David Hearst (Middle East Eye internet sitesi baş editörü; eski İngiliz Guardian
gazetesi dış politika başyazarı)
Middle East Eye,
17.5.2017
Tercüme: Zahide
Tuba Kor
NOT: Ortadoğu'yla, özellikle de Körfez ülkelerinin politikalarıyla ilgili son derece önemli yazılar kaleme alan David Hearst'ten şimdiye kadar yaptığım 12 tercümeyi toplu olarak okumak için TIKLAYINIZ
Donald Trump’la
buluşmanın fiyatı oldukça yüksek ve giderek de yükseliyor. Cuma
gününe kadar Suudi Arabistan, gelecek 10 yılda 300 milyar dolara varan
anlaşmaları ve opsiyonları/satın alma halklarını ve ayrıca 40 milyar dolarlık
altyapı yatırımını ödemek zorunda kaldı. Trump, Riyad’a ayak bastığında bu
rakam sadece mukaveleler ve opsiyonlar olarak 460 milyar dolara fırladı. Wall
Street’ten bazılarına göre nihai rakam Amerikan ekonomisinde 1 trilyon dolarlık
yatırıma kadar yükselebilir.
Trump, Amerikan tarihinin en
büyük silah anlaşmasını heybesine doldurdu. Böylelikle –belki de asla
kullanamayacağı füzeleri bile satarak– Suudi Kraliyet ailesine [Washington’ın
Körfez’in güvenliğini sağlamasının bedelini] ödettirme sözünü yerine
getirecek.
Eğer ki İran’la bir savaş çıkarsa
bu savaşı verecek [Körfez ülkeleri değil] ABD’nin kendisidir. Komşusu [Kuzey
Kore] ile kapışmaya çok daha yakın bir ülke olan Güney Kore, Amerikan füze
savunma sistemlerini satın alma konusunda çok daha zorlu bir müşteri olduğunu
ispatladı. 1 milyar dolarlık THAAD sisteminin parasını ödemekte ayak diretiyor.
Riyad ise böyle değil.
Beyaz Saray, beklenmedik şekilde
yağan bu Suudi parasının ABD içinde iş piyasasına etkisinden dolayı mutluluktan
havalara uçuyor.

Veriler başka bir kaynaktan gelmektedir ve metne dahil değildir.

File: src/flat_wrapper.sv
// flat-port wrapper written by rule: the top's interface ports become plain ports
module assoc_reconfig_ctrl_flat 
#(
   parameter int SET_SIZE   = 16,
   parameter int WAYS       = 4,
   parameter int MAX_SETUP  = 3,
   parameter int INIT_SETUP = 0
)
  (clk, rst, dbg_state, bus_setup_valid, bus_setup_update, bus_cache_idle, bus_line_valid, bus_line_dirty, bus_wb_ack, bus_setup, bus_setup_ready, bus_cache_stall, bus_scan_set, bus_scan_way, bus_wb_req, bus_inval_we);
  assoc_reconfig_if #(.SET_SIZE(SET_SIZE), .WAYS(WAYS)) bus_i ();
  input  logic clk;
  input  logic rst;
  output logic [2:0] dbg_state;
  input wire logic [$bits(bus_i.setup_valid)-1:0] bus_setup_valid;
  input wire logic [$bits(bus_i.setup_update)-1:0] bus_setup_update;
  input wire logic [$bits(bus_i.cache_idle)-1:0] bus_cache_idle;
  input wire logic [$bits(bus_i.line_valid)-1:0] bus_line_valid;
  input wire logic [$bits(bus_i.line_dirty)-1:0] bus_line_dirty;
  input wire logic [$bits(bus_i.wb_ack)-1:0] bus_wb_ack;
  output wire logic [$bits(bus_i.setup)-1:0] bus_setup;
  output wire logic [$bits(bus_i.setup_ready)-1:0] bus_setup_ready;
  output wire logic [$bits(bus_i.cache_stall)-1:0] bus_cache_stall;
  output wire logic [$bits(bus_i.scan_set)-1:0] bus_scan_set;
  output wire logic [$bits(bus_i.scan_way)-1:0] bus_scan_way;
  output wire logic [$bits(bus_i.wb_req)-1:0] bus_wb_req;
  output wire logic [$bits(bus_i.inval_we)-1:0] bus_inval_we;
  assign bus_i.setup_valid = bus_setup_valid;
  assign bus_i.setup_update = bus_setup_update;
  assign bus_i.cache_idle = bus_cache_idle;
  assign bus_i.line_valid = bus_line_valid;
  assign bus_i.line_dirty = bus_line_dirty;
  assign bus_i.wb_ack = bus_wb_ack;
  assign bus_setup = bus_i.setup;
  assign bus_setup_ready = bus_i.setup_ready;
  assign bus_cache_stall = bus_i.cache_stall;
  assign bus_scan_set = bus_i.scan_set;
  assign bus_scan_way = bus_i.scan_way;
  assign bus_wb_req = bus_i.wb_req;
  assign bus_inval_we = bus_i.inval_we;
  assoc_reconfig_ctrl #(.SET_SIZE(SET_SIZE), .WAYS(WAYS), .MAX_SETUP(MAX_SETUP), .INIT_SETUP(INIT_SETUP)) u_core (.clk(clk), .rst(rst), .bus(bus_i), .dbg_state(dbg_state));
endmodule
File: config.mk
export PLATFORM = sky130hd
export DESIGN_NAME = assoc_reconfig_ctrl_flat
export DESIGN_NICKNAME = d
export VERILOG_FILES = /design/src/rtl/assoc_reconfig_if.sv /design/src/rtl/assoc_reconfig_ctrl.sv /design/src/flat_wrapper.sv
export SDC_FILE = /design/constraint.sdc
export NUM_CORES = 1
export LEC_CHECK = 0
export CORE_MARGIN = 2
export CORE_UTILIZATION = 48
export DETAILED_ROUTE_END_ITERATION = 16
export PLACE_DENSITY = 0.82
export SLEW_MARGIN = 5
export SYNTH_ARGS = -nofsm -noshare
export SYNTH_HDL_FRONTEND = slang
export SYNTH_SLANG_ARGS = --single-unit
File: constraint.sdc
create_clock -name clk -period 2.4 [get_ports clk]
set_input_delay 0.48 -clock clk [delete_from_list [all_inputs] [get_ports clk]]
set_output_delay 0.48 -clock clk [all_outputs]
set_load 0.05 [all_outputs]
## config.mk

```make
export PLATFORM = sky130hd
export DESIGN_NAME = hazard_stall_unit
export DESIGN_NICKNAME = d
export VERILOG_FILES = /design/src/rtl/hazard_stall_unit.sv
export SDC_FILE = /design/constraint.sdc
export NUM_CORES = 1
export LEC_CHECK = 0
export BUFFER_PORTS_ARGS = -buffer_cell sky130_fd_sc_hd__buf_4
export CORE_MARGIN = 2
export CORE_UTILIZATION = 46
export DETAILED_ROUTE_END_ITERATION = 10
export GPL_TIMING_DRIVEN = 0
export MAX_ROUTING_LAYER = met4
export PLACE_DENSITY = 0.84
export SLEW_MARGIN = 20
export SYNTH_ARGS = -nofsm -noshare
export SYNTH_HDL_FRONTEND = slang
export SYNTH_SLANG_ARGS = --single-unit
```

## constraint.sdc

```tcl
create_clock -name clk -period 1.8 [get_ports clk]
set_input_delay 0 -clock clk [delete_from_list [all_inputs] [get_ports clk]]
set_output_delay 0 -clock clk [all_outputs]
set_load 0.02 [all_outputs]
```
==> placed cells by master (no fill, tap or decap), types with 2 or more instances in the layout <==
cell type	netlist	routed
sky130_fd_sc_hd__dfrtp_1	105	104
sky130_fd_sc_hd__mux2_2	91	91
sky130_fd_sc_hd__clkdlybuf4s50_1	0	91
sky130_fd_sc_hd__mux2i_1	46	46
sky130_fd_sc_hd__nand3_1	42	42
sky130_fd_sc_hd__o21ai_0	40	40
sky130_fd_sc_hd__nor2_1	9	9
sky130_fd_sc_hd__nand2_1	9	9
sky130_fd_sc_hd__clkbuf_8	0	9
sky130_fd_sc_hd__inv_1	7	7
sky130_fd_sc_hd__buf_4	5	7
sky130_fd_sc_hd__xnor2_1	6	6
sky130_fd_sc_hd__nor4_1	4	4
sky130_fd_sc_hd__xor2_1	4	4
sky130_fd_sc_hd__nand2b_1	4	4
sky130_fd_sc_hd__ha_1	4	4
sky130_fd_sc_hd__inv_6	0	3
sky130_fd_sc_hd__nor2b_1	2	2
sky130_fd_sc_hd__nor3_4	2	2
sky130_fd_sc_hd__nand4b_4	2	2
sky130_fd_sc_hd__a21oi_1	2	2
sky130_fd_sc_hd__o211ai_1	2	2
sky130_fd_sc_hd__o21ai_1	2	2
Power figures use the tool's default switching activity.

Suudi Veliaht Prensi Muhammed bin Selman ve Trump arasında
geçen ay gerçekleşen toplantının resmî okumasına göre, doğrudan ABD içinde 1
milyona varan istihdam, tedarik zincirinde ise milyonlarca yeni iş imkânı
sağlanacak.
31 yaşındaki veliaht prensin
aksine, bir hevesle Rus milyarderin yatından veya Maldivler’den ada zinciri
satın alamayan Suudiler şu soruyu soruyor: “Allah aşkına, nasıl olup da
Amerikalılara bunca parayı yağdırırken kendi halkına para sarf etmekte bu kadar
isteksiz olabiliyor?”
Resmi işsizlik oranı %12, ancak
gerçeği çok daha yüksek. [Maaşlar düzgün ödenemediğinden] Doktorları
hastanelerde tutabilmek için cebelleşiyorlar; kamu çalışanlarının ve ordunun
emekli aylıklarını ödeyen Kraliyetin en büyük fonu olan Genel Emeklilik Kurumu
geçen ay kaynaklarının artık tükendiğini açıkladı.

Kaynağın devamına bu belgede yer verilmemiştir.